<<<<

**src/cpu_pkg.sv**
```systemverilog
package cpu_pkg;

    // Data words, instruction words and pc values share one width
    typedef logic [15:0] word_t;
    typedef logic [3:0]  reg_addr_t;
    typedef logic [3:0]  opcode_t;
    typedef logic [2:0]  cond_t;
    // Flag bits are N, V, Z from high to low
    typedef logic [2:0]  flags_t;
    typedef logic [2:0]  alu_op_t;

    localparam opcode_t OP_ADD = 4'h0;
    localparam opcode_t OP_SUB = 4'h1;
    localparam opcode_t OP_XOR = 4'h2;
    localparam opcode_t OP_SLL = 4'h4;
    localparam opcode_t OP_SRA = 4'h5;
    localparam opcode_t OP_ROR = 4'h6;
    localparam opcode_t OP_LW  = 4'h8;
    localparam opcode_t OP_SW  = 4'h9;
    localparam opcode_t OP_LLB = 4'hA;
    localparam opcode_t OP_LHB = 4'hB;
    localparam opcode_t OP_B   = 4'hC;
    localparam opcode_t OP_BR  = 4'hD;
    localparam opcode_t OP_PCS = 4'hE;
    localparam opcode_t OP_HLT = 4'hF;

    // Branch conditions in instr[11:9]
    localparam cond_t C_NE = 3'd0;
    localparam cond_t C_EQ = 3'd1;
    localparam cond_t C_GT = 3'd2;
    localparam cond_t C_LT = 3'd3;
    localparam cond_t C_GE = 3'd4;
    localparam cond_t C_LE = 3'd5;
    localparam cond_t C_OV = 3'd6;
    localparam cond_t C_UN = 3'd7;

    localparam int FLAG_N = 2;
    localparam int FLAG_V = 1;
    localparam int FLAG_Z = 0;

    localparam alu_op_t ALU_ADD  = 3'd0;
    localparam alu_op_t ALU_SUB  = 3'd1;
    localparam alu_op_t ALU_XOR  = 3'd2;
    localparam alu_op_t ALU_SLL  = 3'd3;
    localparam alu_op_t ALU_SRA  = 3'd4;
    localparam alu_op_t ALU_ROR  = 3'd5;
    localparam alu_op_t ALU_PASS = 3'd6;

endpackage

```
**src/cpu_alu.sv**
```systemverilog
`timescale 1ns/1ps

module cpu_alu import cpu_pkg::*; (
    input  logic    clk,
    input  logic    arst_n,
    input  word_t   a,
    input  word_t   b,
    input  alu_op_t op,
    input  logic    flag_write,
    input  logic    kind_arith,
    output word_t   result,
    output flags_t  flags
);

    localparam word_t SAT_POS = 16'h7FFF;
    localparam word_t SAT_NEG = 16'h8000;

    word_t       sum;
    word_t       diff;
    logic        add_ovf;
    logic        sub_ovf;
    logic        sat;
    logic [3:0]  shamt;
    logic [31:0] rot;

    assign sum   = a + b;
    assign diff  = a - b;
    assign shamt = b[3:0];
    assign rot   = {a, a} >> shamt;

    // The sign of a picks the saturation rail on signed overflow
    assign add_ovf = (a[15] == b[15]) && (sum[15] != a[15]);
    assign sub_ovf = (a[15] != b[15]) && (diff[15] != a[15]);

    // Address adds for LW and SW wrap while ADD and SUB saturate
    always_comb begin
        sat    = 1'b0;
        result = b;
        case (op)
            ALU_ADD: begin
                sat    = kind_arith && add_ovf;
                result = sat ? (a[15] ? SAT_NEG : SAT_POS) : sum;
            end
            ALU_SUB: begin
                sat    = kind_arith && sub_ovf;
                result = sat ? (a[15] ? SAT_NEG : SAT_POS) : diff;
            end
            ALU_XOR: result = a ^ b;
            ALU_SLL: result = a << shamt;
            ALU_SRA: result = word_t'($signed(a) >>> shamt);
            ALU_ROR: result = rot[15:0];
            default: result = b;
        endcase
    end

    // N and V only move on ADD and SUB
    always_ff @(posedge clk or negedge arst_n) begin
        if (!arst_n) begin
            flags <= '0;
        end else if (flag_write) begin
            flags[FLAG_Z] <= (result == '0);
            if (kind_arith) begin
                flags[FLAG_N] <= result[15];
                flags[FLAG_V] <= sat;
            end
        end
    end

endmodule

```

>>>>
<<<<

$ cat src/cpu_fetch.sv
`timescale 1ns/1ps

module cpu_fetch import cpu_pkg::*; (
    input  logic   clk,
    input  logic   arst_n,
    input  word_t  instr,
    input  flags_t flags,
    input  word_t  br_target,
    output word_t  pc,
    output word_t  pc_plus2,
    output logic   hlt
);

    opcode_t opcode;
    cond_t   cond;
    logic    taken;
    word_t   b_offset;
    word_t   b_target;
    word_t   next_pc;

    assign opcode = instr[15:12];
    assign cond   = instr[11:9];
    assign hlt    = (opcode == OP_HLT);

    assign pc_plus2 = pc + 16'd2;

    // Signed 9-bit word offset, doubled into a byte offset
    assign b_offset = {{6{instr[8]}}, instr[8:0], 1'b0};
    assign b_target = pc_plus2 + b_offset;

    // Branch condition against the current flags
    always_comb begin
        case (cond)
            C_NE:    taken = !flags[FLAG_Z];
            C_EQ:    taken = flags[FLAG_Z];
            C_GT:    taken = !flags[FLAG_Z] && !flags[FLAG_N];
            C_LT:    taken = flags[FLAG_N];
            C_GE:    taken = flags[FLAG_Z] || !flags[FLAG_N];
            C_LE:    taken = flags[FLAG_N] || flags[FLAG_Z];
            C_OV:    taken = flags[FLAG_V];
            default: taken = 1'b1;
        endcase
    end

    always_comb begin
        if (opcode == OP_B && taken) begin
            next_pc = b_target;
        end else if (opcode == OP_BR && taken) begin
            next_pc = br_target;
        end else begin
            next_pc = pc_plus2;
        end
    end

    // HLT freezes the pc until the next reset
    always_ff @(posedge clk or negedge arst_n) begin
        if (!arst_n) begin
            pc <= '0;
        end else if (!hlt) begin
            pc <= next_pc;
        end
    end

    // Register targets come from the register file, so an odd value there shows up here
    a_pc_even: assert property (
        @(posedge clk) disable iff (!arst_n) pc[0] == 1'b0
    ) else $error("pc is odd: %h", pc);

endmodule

>>>>

To do: Using the listing above, list every line in which the string "output" occurs.

Result below:
    output word_t   result,
    output flags_t  flags
    output word_t  pc,
    output word_t  pc_plus2,
    output logic   hlt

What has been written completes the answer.